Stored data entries
⁂

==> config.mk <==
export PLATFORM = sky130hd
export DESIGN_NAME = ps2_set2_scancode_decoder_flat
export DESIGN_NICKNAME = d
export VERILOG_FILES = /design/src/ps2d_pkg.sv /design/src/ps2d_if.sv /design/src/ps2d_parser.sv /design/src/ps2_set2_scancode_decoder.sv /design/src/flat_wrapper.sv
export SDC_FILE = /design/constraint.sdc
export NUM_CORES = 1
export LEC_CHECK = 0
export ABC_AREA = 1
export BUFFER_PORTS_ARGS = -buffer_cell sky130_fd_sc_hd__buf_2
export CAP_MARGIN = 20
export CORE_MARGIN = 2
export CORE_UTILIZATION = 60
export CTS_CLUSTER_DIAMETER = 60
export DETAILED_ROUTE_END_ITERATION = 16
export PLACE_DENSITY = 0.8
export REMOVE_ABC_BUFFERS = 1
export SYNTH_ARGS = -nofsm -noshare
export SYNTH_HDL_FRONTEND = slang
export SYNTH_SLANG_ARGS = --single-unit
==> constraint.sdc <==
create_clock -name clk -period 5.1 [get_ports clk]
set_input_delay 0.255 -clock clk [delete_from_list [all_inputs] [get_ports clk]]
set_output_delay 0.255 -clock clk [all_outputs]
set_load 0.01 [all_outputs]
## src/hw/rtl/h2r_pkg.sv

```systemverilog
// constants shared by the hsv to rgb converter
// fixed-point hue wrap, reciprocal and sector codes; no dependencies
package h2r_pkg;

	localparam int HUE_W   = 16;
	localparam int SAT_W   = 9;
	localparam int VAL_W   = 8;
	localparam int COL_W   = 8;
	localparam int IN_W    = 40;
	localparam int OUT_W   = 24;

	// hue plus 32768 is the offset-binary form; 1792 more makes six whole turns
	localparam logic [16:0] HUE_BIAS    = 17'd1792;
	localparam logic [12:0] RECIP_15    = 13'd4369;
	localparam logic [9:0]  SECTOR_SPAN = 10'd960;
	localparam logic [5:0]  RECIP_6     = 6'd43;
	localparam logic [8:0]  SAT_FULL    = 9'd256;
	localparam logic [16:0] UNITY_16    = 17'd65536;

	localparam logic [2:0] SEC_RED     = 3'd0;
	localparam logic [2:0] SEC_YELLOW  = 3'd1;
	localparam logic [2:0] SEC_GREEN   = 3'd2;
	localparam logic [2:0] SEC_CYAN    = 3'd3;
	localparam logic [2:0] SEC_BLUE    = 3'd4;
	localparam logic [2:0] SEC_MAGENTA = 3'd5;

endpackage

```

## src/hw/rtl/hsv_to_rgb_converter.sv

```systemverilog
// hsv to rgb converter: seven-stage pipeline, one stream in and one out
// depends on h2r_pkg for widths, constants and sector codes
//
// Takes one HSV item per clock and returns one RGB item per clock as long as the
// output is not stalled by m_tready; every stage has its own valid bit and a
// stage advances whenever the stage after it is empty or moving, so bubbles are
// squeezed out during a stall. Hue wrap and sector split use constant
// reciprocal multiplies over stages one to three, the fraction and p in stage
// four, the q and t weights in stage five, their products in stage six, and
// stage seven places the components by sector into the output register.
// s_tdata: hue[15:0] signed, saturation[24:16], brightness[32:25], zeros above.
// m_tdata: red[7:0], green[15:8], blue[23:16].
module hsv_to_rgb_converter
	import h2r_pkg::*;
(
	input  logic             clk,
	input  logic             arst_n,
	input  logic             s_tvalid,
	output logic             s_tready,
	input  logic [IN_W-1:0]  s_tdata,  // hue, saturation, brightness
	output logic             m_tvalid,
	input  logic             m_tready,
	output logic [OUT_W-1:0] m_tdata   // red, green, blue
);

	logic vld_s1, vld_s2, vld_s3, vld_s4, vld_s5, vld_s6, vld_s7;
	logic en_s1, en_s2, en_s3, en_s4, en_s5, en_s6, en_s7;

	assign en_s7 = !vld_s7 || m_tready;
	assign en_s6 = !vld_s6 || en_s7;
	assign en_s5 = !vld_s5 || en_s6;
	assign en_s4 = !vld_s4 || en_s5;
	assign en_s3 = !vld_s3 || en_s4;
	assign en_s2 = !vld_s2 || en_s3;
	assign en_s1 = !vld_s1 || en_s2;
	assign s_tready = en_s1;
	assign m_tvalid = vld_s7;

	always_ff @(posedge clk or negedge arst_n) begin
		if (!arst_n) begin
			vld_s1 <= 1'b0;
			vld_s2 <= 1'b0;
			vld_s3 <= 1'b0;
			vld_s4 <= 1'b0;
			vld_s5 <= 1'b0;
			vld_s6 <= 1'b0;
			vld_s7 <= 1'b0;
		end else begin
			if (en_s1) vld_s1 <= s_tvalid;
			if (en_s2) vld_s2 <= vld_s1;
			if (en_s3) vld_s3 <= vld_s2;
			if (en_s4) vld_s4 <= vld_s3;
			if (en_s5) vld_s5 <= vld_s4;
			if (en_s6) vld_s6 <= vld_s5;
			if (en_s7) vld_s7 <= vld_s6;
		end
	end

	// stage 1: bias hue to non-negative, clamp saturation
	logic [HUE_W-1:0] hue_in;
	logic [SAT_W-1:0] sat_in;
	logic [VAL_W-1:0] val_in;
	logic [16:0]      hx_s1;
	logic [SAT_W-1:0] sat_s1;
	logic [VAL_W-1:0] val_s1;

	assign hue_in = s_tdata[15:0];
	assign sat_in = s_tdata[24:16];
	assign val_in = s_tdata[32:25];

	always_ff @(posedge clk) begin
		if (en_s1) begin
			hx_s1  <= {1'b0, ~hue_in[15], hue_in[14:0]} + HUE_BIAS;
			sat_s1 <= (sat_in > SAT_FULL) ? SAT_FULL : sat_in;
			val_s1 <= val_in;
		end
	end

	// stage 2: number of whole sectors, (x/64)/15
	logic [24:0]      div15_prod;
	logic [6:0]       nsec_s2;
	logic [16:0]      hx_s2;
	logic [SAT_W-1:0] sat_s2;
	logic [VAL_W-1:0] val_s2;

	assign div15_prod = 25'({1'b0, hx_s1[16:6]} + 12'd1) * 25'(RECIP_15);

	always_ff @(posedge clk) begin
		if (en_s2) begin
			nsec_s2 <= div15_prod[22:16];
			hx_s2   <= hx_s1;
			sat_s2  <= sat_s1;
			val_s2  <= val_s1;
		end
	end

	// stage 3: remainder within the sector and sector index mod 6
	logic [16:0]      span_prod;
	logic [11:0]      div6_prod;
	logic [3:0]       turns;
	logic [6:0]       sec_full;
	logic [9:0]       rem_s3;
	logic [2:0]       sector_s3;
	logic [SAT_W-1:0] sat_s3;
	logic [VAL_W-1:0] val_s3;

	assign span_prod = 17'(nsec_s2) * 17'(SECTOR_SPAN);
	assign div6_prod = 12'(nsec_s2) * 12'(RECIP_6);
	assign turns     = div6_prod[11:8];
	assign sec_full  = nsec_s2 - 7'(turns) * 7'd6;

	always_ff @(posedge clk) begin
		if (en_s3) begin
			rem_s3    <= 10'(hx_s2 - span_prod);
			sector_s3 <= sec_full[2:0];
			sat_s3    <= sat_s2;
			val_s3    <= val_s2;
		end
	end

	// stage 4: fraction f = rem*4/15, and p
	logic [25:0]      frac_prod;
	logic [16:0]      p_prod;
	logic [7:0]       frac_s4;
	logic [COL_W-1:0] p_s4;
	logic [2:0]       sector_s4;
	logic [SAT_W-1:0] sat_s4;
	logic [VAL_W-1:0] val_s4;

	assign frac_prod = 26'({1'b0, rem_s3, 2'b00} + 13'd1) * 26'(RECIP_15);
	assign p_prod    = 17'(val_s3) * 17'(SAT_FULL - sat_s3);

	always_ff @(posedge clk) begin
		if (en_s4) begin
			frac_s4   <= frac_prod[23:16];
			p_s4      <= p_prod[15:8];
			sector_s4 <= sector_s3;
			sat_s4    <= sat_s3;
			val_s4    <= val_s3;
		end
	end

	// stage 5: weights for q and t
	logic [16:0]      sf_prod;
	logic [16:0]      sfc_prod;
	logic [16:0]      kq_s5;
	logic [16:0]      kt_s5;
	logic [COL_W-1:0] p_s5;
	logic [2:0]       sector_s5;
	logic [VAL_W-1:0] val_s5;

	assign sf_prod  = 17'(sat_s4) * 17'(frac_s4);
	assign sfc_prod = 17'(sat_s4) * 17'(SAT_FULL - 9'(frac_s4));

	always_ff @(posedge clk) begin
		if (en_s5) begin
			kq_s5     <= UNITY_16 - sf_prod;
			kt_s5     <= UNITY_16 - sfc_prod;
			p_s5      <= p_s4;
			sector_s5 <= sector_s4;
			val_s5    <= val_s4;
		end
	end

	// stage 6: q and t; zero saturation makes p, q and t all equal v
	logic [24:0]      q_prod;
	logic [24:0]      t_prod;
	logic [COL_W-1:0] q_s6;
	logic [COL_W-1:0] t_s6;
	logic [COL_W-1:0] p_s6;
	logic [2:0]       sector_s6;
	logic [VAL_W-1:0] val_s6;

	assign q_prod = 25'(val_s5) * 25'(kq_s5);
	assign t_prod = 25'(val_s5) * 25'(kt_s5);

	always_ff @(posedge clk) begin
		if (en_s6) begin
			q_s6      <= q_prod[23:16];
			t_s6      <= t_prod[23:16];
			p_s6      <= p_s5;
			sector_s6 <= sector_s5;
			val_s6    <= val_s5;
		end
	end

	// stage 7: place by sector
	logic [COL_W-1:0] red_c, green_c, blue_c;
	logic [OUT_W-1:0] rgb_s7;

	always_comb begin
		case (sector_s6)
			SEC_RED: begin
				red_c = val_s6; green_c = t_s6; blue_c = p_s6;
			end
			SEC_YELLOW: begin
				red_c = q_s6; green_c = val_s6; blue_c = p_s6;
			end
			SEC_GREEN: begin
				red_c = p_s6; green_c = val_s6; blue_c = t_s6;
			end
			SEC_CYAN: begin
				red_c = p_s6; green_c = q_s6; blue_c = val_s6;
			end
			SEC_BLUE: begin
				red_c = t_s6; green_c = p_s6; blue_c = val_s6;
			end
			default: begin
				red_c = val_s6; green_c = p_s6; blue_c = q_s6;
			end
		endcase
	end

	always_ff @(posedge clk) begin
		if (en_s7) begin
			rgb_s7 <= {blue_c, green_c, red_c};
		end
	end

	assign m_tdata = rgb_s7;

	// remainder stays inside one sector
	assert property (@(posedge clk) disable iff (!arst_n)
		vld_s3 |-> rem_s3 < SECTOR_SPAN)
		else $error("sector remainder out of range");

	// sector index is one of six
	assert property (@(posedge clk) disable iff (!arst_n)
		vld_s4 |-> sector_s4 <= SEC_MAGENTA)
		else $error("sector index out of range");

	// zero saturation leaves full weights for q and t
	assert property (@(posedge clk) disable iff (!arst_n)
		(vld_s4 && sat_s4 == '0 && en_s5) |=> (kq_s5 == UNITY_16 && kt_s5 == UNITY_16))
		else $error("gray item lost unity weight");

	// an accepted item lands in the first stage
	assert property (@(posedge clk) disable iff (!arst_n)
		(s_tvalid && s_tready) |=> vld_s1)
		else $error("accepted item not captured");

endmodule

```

⁂

◆ EXERCISE BRIEF:
Report each line in the data that holds the word "makes".

◆ RESPONSE AREA:
	// hue plus 32768 is the offset-binary form; 1792 more makes six whole turns
	// stage 6: q and t; zero saturation makes p, q and t all equal v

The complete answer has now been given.